Çarşamba, Ekim 05, 2016

Film Çekmek ve Yayınlamak

04.10.16, 22:25.
Film Çekmek ve Yayınlamak
Bana tamlığımı ve hatta tamdan çokluğumu hissettirdi ve yaşattı. Yaşamımda ilk kez.
Sinemanın bana en uygun sanat veya anlatı aracı olduğunu hiç düşünmedim. Sinemanın en yüksek anlatı gücüne sahip olduğunu biliyorum üstelik. Ancak, benim kurmaca-dışılarımın anlatı gücü, sinemanınkinin çok çok üzerinde.
Bu tamdan eksiklik, yaşam boyunca sürekli kafeslenme durumundan geliyor. Bunu yazdıklarımı okuyanlar da yaptılar.
Ancak kısa-kısa film için öyle değil.

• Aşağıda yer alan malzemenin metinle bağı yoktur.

`src/rtl/trace_pkg.sv`:
```
// Shared types for the execution-trace buffer: FSM state encoding, entry layout, flag bits.
package trace_pkg;

  typedef enum logic [1:0] {
    IDLE    = 2'd0,
    ARMED   = 2'd1,
    CAPTURE = 2'd2,
    DONE    = 2'd3
  } state_e;

  localparam int FLAG_BRANCH = 1;
  localparam int FLAG_WE     = 0;

  localparam int ENTRY_XLEN = 32;

  // Reference layout of one trace entry at the default width; the RAM word uses the same field order.
  typedef struct packed {
    logic [ENTRY_XLEN-1:0] pc;
    logic [31:0]           instr;
    logic [ENTRY_XLEN-1:0] alu;
    logic [ENTRY_XLEN-1:0] wdata;
    logic [1:0]            flags;
  } entry_t;

endpackage

```
`src/rtl/trace_ram.sv`:
```
// Simple dual-port trace storage: one write port, one read port with registered output.
module trace_ram #(
  parameter int WIDTH  = 130,
  parameter int DEPTH  = 16,
  parameter int ADDR_W = $clog2(DEPTH)
) (
  input  logic              clk,
  input  logic              we_i,
  input  logic [ADDR_W-1:0] waddr_i,
  input  logic [WIDTH-1:0]  wdata_i,
  input  logic [ADDR_W-1:0] raddr_i,
  output logic [WIDTH-1:0]  rdata_o
);

  logic [WIDTH-1:0] mem_q [DEPTH];

  always_ff @(posedge clk) begin
    if (we_i) mem_q[waddr_i] <= wdata_i;
    rdata_o <= mem_q[raddr_i];
  end

endmodule

```
`src/rtl/exec_trace_buffer.sv`:
```
// Execution-trace capture: immediate or PC-triggered circular capture, frozen in DONE for readout.
// Build option EXEC_TRACE_FILTER_EN stores only branch/write-back samples (trigger sample always kept).
module exec_trace_buffer
  import trace_pkg::*;
#(
  parameter int XLEN   = 32,
  parameter int DEPTH  = 16,
  parameter int ADDR_W = $clog2(DEPTH)
) (
  input  logic              clk,
  input  logic              rst_n,
  input  logic              arm,
  input  logic              mode,
  input  logic [XLEN-1:0]   trig_pc,
  input  logic [ADDR_W:0]   post_count,
  input  logic              valid_in,
  input  logic [XLEN-1:0]   pc_in,
  input  logic [31:0]       instr_in,
  input  logic [XLEN-1:0]   alu_in,
  input  logic [XLEN-1:0]   wdata_in,
  input  logic              branch_in,
  input  logic              reg_we_in,
  input  logic [ADDR_W-1:0] rd_addr,
  output logic [XLEN-1:0]   rd_pc,
  output logic [31:0]       rd_instr,
  output logic [XLEN-1:0]   rd_alu,
  output logic [XLEN-1:0]   rd_wdata,
  output logic [1:0]        rd_flags,
  output logic [1:0]        state,
  output logic              done,
  output logic              wrapped,
  output logic [ADDR_W:0]   entry_count,
  output logic [ADDR_W-1:0] trig_index
);

  localparam int EW = 3*XLEN + 34;
  localparam logic [ADDR_W:0] FULL    = (ADDR_W+1)'(DEPTH);
  localparam logic [ADDR_W:0] CNT_ONE = (ADDR_W+1)'(1);

  state_e            state_q, state_d;
  logic [ADDR_W-1:0] wptr_q, wptr_d;
  logic [ADDR_W:0]   count_q, count_d;
  logic              wrapped_q, wrapped_d;
  logic              mode_q, mode_d;
  logic [XLEN-1:0]   trig_pc_q, trig_pc_d;
  logic [ADDR_W:0]   post_q, post_d;
  logic [ADDR_W:0]   remain_q, remain_d;
  logic [ADDR_W-1:0] trig_phys_q, trig_phys_d;
  logic [ADDR_W-1:0] trig_index_q, trig_index_d;
  logic              rd_valid_q, rd_valid_d;

  logic              we, keep, hit, go_done;
  logic [ADDR_W:0]   post_eff;
  logic [ADDR_W-1:0] oldest_q, oldest_d, rd_phys;
  logic [EW-1:0]     wr_word, rd_word;

`ifdef EXEC_TRACE_FILTER_EN
  assign keep = branch_in | reg_we_in;
`else
  assign keep = 1'b1;
`endif

  always_comb begin
    post_eff = post_count;
    if (post_count == '0)        post_eff = CNT_ONE;
    else if (post_count > FULL)  post_eff = FULL;
  end

  assign hit = (state_q == ARMED) && (pc_in == trig_pc_q);

  always_comb begin
    state_d      = state_q;
    wptr_d       = wptr_q;
    count_d      = count_q;
    wrapped_d    = wrapped_q;
    mode_d       = mode_q;
    trig_pc_d    = trig_pc_q;
    post_d       = post_q;
    remain_d     = remain_q;
    trig_phys_d  = trig_phys_q;
    trig_index_d = trig_index_q;
    we           = 1'b0;
    go_done      = 1'b0;
    oldest_d     = '0;

    if (arm) begin
      wptr_d       = '0;
      count_d      = '0;
      wrapped_d    = 1'b0;
      mode_d       = mode;
      trig_pc_d    = trig_pc;
      post_d       = post_eff;
      remain_d     = post_eff;
      trig_phys_d  = '0;
      trig_index_d = '0;
      state_d      = mode ? ARMED : CAPTURE;
    end else if (valid_in) begin
      unique case (state_q)
        ARMED: begin
          we = keep | hit;
          if (hit) begin
            trig_phys_d = wptr_q;
            remain_d    = post_q - CNT_ONE;
            if (post_q == CNT_ONE) go_done = 1'b1;
            else                   state_d = CAPTURE;
          end
        end
        CAPTURE: begin
          we = keep;
          if (keep) begin
            remain_d = remain_q - CNT_ONE;
            if (remain_q == CNT_ONE) go_done = 1'b1;
          end
        end
        default: ;
      endcase
    end

    if (we) begin
      wptr_d = wptr_q + 1'b1;
      if (count_q == FULL) wrapped_d = 1'b1;
      else                 count_d   = count_q + CNT_ONE;
    end

    // Trigger position is converted to a logical index against the final oldest pointer.
    if (go_done) begin
      state_d      = DONE;
      oldest_d     = (count_d == FULL) ? wptr_d : '0;
      trig_index_d = mode_q ? (trig_phys_d - oldest_d) : '0;
    end
  end

  assign oldest_q   = (count_q == FULL) ? wptr_q : '0;
  assign rd_phys    = oldest_q + rd_addr;
  assign rd_valid_d = ({1'b0, rd_addr} < count_q);

  always_ff @(posedge clk) begin
    if (!rst_n) begin
      state_q      <= IDLE;
      wptr_q       <= '0;
      count_q      <= '0;
      wrapped_q    <= 1'b0;
      mode_q       <= 1'b0;
      trig_pc_q    <= '0;
      post_q       <= CNT_ONE;
      remain_q     <= '0;
      trig_phys_q  <= '0;
      trig_index_q <= '0;
      rd_valid_q   <= 1'b0;
    end else begin
      state_q      <= state_d;
      wptr_q       <= wptr_d;
      count_q      <= count_d;
      wrapped_q    <= wrapped_d;
      mode_q       <= mode_d;
      trig_pc_q    <= trig_pc_d;
      post_q       <= post_d;
      remain_q     <= remain_d;
      trig_phys_q  <= trig_phys_d;
      trig_index_q <= trig_index_d;
      rd_valid_q   <= rd_valid_d;
    end
  end

  assign wr_word = {pc_in, instr_in, alu_in, wdata_in, branch_in, reg_we_in};

  trace_ram #(
    .WIDTH  (EW),
    .DEPTH  (DEPTH),
    .ADDR_W (ADDR_W)
  ) u_ram (
    .clk     (clk),
    .we_i    (we),
    .waddr_i (wptr_q),
    .wdata_i (wr_word),
    .raddr_i (rd_phys),
    .rdata_o (rd_word)
  );

  // RAM output is not reset; the registered valid bit masks it to zero.
  always_comb begin
    rd_pc    = '0;
    rd_instr = '0;
    rd_alu   = '0;
    rd_wdata = '0;
    rd_flags = '0;
    if (rd_valid_q) {rd_pc, rd_instr, rd_alu, rd_wdata, rd_flags} = rd_word;
  end

  assign state       = state_q;
  assign done        = (state_q == DONE);
  assign wrapped     = wrapped_q;
  assign entry_count = count_q;
  assign trig_index  = trig_index_q;

endmodule

```
`config.mk`:
```
export PLATFORM = sky130hd
export DESIGN_NAME = exec_trace_buffer
export DESIGN_NICKNAME = d
export VERILOG_FILES = /design/src/rtl/trace_pkg.sv /design/src/rtl/trace_ram.sv /design/src/rtl/exec_trace_buffer.sv
export SDC_FILE = /design/constraint.sdc
export NUM_CORES = 2
export LEC_CHECK = 0
export CORE_ASPECT_RATIO = 1.5
export CORE_MARGIN = 3
export CORE_UTILIZATION = 30
export CTS_CLUSTER_SIZE = 24
export DETAILED_ROUTE_END_ITERATION = 16
export GPL_TIMING_DRIVEN = 0
export MAX_ROUTING_LAYER = met4
export PLACE_DENSITY = 0.54
export SYNTH_ARGS = -nofsm -noshare
export SYNTH_HDL_FRONTEND = slang
export SYNTH_SLANG_ARGS = --single-unit
export TNS_END_PERCENT = 30
```
`constraint.sdc`:
```
create_clock -name clk -period 4.8 [get_ports clk]
set_clock_uncertainty 0.1 [all_clocks]
set_input_delay 0.72 -clock clk [delete_from_list [all_inputs] [get_ports clk]]
set_output_delay 0.72 -clock clk [all_outputs]
set_load 0.005 [all_outputs]
```
==> load_flow_metrics.sql <==
INSERT INTO impl_metrics (metric_group, metric, value, unit) VALUES
('critical_path', 'setup.worst_path.class', 'reg -> reg', ''),
('clock_network', 'holdBufCountCts', '0', ''),
('die', 'die_span_y', '661', 'microns'),
('power_and_ir_drop', 'total_leakage_power', '0.0329', 'uW'),
('critical_path', 'worst-path-buf-inv', '5', ''),
('die', 'rows', '239', ''),
('die', 'num_io_pins', '319', ''),
('routing', 'wl_per_cell', '26.9', 'microns'),
('place', 'place_congestion', '0.766', ''),
('timing', 'period_share', '95.6', '%'),
('routing', 'routed_wirelength', '237000', 'microns'),
('clock_network', 'setup_buffers_after_cts', '0', ''),
('place', 'port_buffers', '317', ''),
('clock_network', 'clock_tree.buffer_depth', '4', ''),
('clock_network', 'clk_root_buffer_cell', 'clkbuf_16', ''),
('critical_path', 'crit_path_top_delay_cell', 'xor2_1', ''),
('finish', 'final_util', '36.2', '%'),
('power_and_ir_drop', 'irDropWorstVdd', '322', 'uV'),
('power_and_ir_drop', 'power_per_cell_area', '407', 'nW/um^2'),
('logic_synthesis', 'synthFlopType', 'edfxtp_1', ''),
('clock_network', 'cts.repair.resized', '31', ''),
('critical_path', 'cpLargestDelayFamily', 'buffers and inverters', ''),
('logic_synthesis', 'synth_area_per_cell', '20.0', 'sq um'),
('clock_network', 'cts-htree-levels', '4', ''),
('critical_path', 'critPathRequiredTime', '5370', 'ps'),
('power_and_ir_drop', 'net-switching-power', '8900', 'uW'),
('routing', 'via_cell_ratio', '4.86', ''),
('routing', 'detailroute.via_count', '42820', ''),
('critical_path', 'timing.critical_path.arrival', '5160', 'ps'),
('critical_path', 'startpoint_type', 'register', ''),
('logic_synthesis', 'postSynth.asyncResetShare', '0', '%'),
('grt', 'initial_antenna_violation_count', '31', ''),
('power_and_ir_drop', 'share_comb_of_total_power', '5.0', '%'),
('timing', 'finalSetupTns', '0', 'ps'),
('logic_synthesis', 'synthCells', '4283', ''),
('finish', 'num-fill-cells', '26447', ''),
('critical_path', 'worst_path_largest_cell_delay', '590', 'ps'),
('grt', 'vias_in_the_first_global_route', '45726', ''),
('grt', 'grt_first_pass_wirelength', '338000', 'microns'),
('die', 'die_area', '292000', 'sq um'),
('finish', 'final-seq-area', '66300', 'sq um'),
('timing', 'final_max_slew_viol_count', '0', ''),
('critical_path', 'worstSetupEndpointType', 'register', ''),
('routing', 'detail_route.first_pass.iterations', '5', ''),
('place', 'hpwlAfterDp', '153000', 'microns'),
('timing', 'final.min_clock_period', '4590', 'ps'),
('finish', 'layout.nets', '5077', ''),
('finish', 'multi_input_comb_area', '18500', 'sq um'),
('timing', 'hold_viol_final', '0', ''),
('logic_synthesis', 'synth_cell_type_count', '49', ''),
('run_status', 'run_status', 'completed', ''),
('finish', 'mostFrequentLayoutCell', 'edfxtp_1', ''),
('clock_network', 'tritoncts.num_buffers', '229', ''),
('logic_synthesis', 'mapped_nets', '4483', ''),
('timing', 'final-setup-viol-count', '0', ''),
('finish', 'layout-drive-gt1-share', '20.4', '%'),
('finish', 'layout.cells.most_common_list', 'edfxtp_1 (2080), nand2_1 (540), mux4_2 (520)', ''),
('clock_network', 'worstSkewPairLatency', '870', 'ps'),
('logic_synthesis', 'synthesis.area', '85800', 'sq um'),
('die', 'core', '283000', 'sq um'),
('power_and_ir_drop', 'pwr-share-seq', '52.2', '%'),
('logic_synthesis', 'number_of_synthesized_register_bits', '2274', ''),
('die', 'dieWidth', '443', 'microns'),
('logic_synthesis', 'synth_warnings', '0', ''),
('finish', 'area_delta_synth_final', '19.6', '%'),
('finish', 'post-route-cell-area', '103000', 'sq um'),
('timing', 'maxSlewHeadroom', '26.1', '%'),
('routing', 'initialDrtViolationCount', '3634', ''),
('grt', 'grt_use_total', '16.5', '%'),
('critical_path', 'setup.reg_to_reg.worst_slack', '210', 'ps'),
('grt', 'grt_overflow', '0', '');
==> routing by layer <==
metal / global-route usage [%] / wire length (microns) / share of wire [%]
met1: 19.9 / 94600 / 40
met2: 28.9 / 124000 / 52
met3: 2.91 / 13400 / 5.6
met4: 3.79 / 5380 / 2.3
met5: - / 0 / 0
==> metrics by stage <==
step	hold WS, ps	setup WS, ps	power, uW	cells
global route	290	7.41	43200	8814
CTS	230	7.51	42300	8802
finish	269	209	41800	8818
detailed placement	364	-895	24400	8385
floorplan	359	-238	23300	4283
global placement	367	-4940	24400	8335
==> cells in the mapped netlist, drive strengths merged, types with 3 or more instances <==
| cell type | count | area [sq um] |
|---|---|---|
| o21ai | 10 | 50.1 |
| inv | 23 | 86.3 |
| and3 | 135 | 845 |
| nor3 | 18 | 90.1 |
| nand3 | 6 | 30.0 |
| nand3b | 4 | 30.0 |
| mux2i | 35 | 350 |
| buf | 64 | 322 |
| xnor2 | 13 | 121 |
| nand4 | 5 | 31.3 |
| nand2b | 4 | 25.0 |
| a31oi | 131 | 820 |
| ha | 22 | 275 |
| dfxtp | 194 | 3880 |
| or2 | 3 | 18.8 |
| xor2 | 39 | 342 |
| o211ai | 6 | 45.0 |
| edfxtp | 2080 | 62500 |
| nand2 | 540 | 2030 |
| nor2 | 58 | 218 |
| nor4 | 10 | 77.6 |
| clkbuf | 168 | 631 |
| and2 | 144 | 902 |
| mux4 | 520 | 11700 |
| a21oi | 25 | 125 |
| a21o | 3 | 22.5 |
==> power groups by stage <==
stage / combinational [uW] / clock, uW / sequential [uW]
final: 2110 / 17900 / 21800
after global placement: 2130 / 0 / 22300
after global routing: 2290 / 19100 / 21800
after detailed placement: 2170 / 0 / 22300
after CTS: 2170 / 18300 / 21800
after floorplan: 1050 / 0 / 22200
==> flip-flops by register name (all words and copies together) (netlist names) <==
register and cells:
rd_valid_q 1, trig_index 4, trig_pc_q 32, entry_count 5, u_ram.mem_q 2080, trig_phys_q 4
mode_q 1, u_ram.rdata_o 130, remain_q 5, post_q 5, state 2, wptr_q 4
wrapped 1
==> final cells by class <==
cell class / count / area share (%)
clock buffers: 302 / 6.11
repair buffers: 367 / 4.37
multi-input cells: 1754 / 18.0
plain buffers: 228 / 0.990
well taps: 3735 / 4.55
flip-flops and latches: 2274 / 64.7
inverters: 23 / 0.0841
diodes: 16 / 0.0390
clock inverters: 119 / 1.18
==> worst min-delay path: stages <==
cell and delay (ps):
clkbuf_1 160, a21oi_1 190, and2_1 140
==> worst paths after layout <==
check,cells past startpoint,end,start
setup / recovery,14,u_ram.rdata_o[38],entry_count[0]
hold / removal,3,wptr_q[3],arm
setup reg to reg,14,u_ram.rdata_o[38],entry_count[0]
hold reg to reg,2,wrapped,wrapped
==> cell families (layout without fill, tap and decap cells) <==
| family | count (synthesis) | in the layout | share of synthesized area, % |
|---|---|---|---|
| flip-flops | 2274 | 2274 | 77.4 |
| AND/OR/NAND/NOR | 938 | 938 | 5.12 |
| multiplexers | 556 | 556 | 14.1 |
| buffers and inverters | 255 | 1039 | 1.21 |
| AO/OA/AOI/OAI | 184 | 184 | 1.33 |
| XOR/XNOR | 52 | 52 | 0.540 |
| adder cells (fa/ha/maj) | 24 | 24 | 0.368 |
| other | 0 | 16 | 0 |
Power figures use the tool's default switching activity.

Sonuçta en düzünden naturalist belgeseller çektim. Buradaki rahatlama, duygusal dışavurum özgürlüğünden geldi.
İşte ben buyum. İşte ben böyleyim. İşte ben oldum ve aştım.
Ölümün gözlerine bile mutlulukla baktım bu akşam. 3 kısa filmi Youtube’a yükledikten sonra.
Rahatça ölebilirim yani.
E, bir de 25 yıl daha var tabii ki.
Hiç yazmayabilirim’i yazmıştım, sinemadan bağımsız olarak. Demek ki sinema için, yepyeni ve fapfarklı zihinsel bir ‘boş alan’ (Brooke’sal) gerekliymiş.
İşte o yepyeni-fapfarklı boş alan, beni yaşama 56 yaşında 0’dan başlattı.
Ama tam olarak.
Ne güzel ikilem oldu bu.
Şiir gibi.
Möbiüs şeridi mantık gibi.
Kendime varmam için, kendi-değil kök kere kendi-değil kök gerekti.
Ölüm-yaşam, fizik-metafizik, geçmiş-gelecek gibi. (Bunu daha önce ama epeyi önce imlemiştim.)
Kendi-değil, erkek, insan-değil gibi. Asimetrik asimetri gibi. Ki bu asal asimetri olmakta. Asal-yalnızlık da öyledir.
Ancak, bunu fizik mecaz / metafor karşılığı kara delik değil, beyaz delik olmakta. Kara enerji gibi.

Bakalım, filmin devamını ben de çok merak ettim şimdi.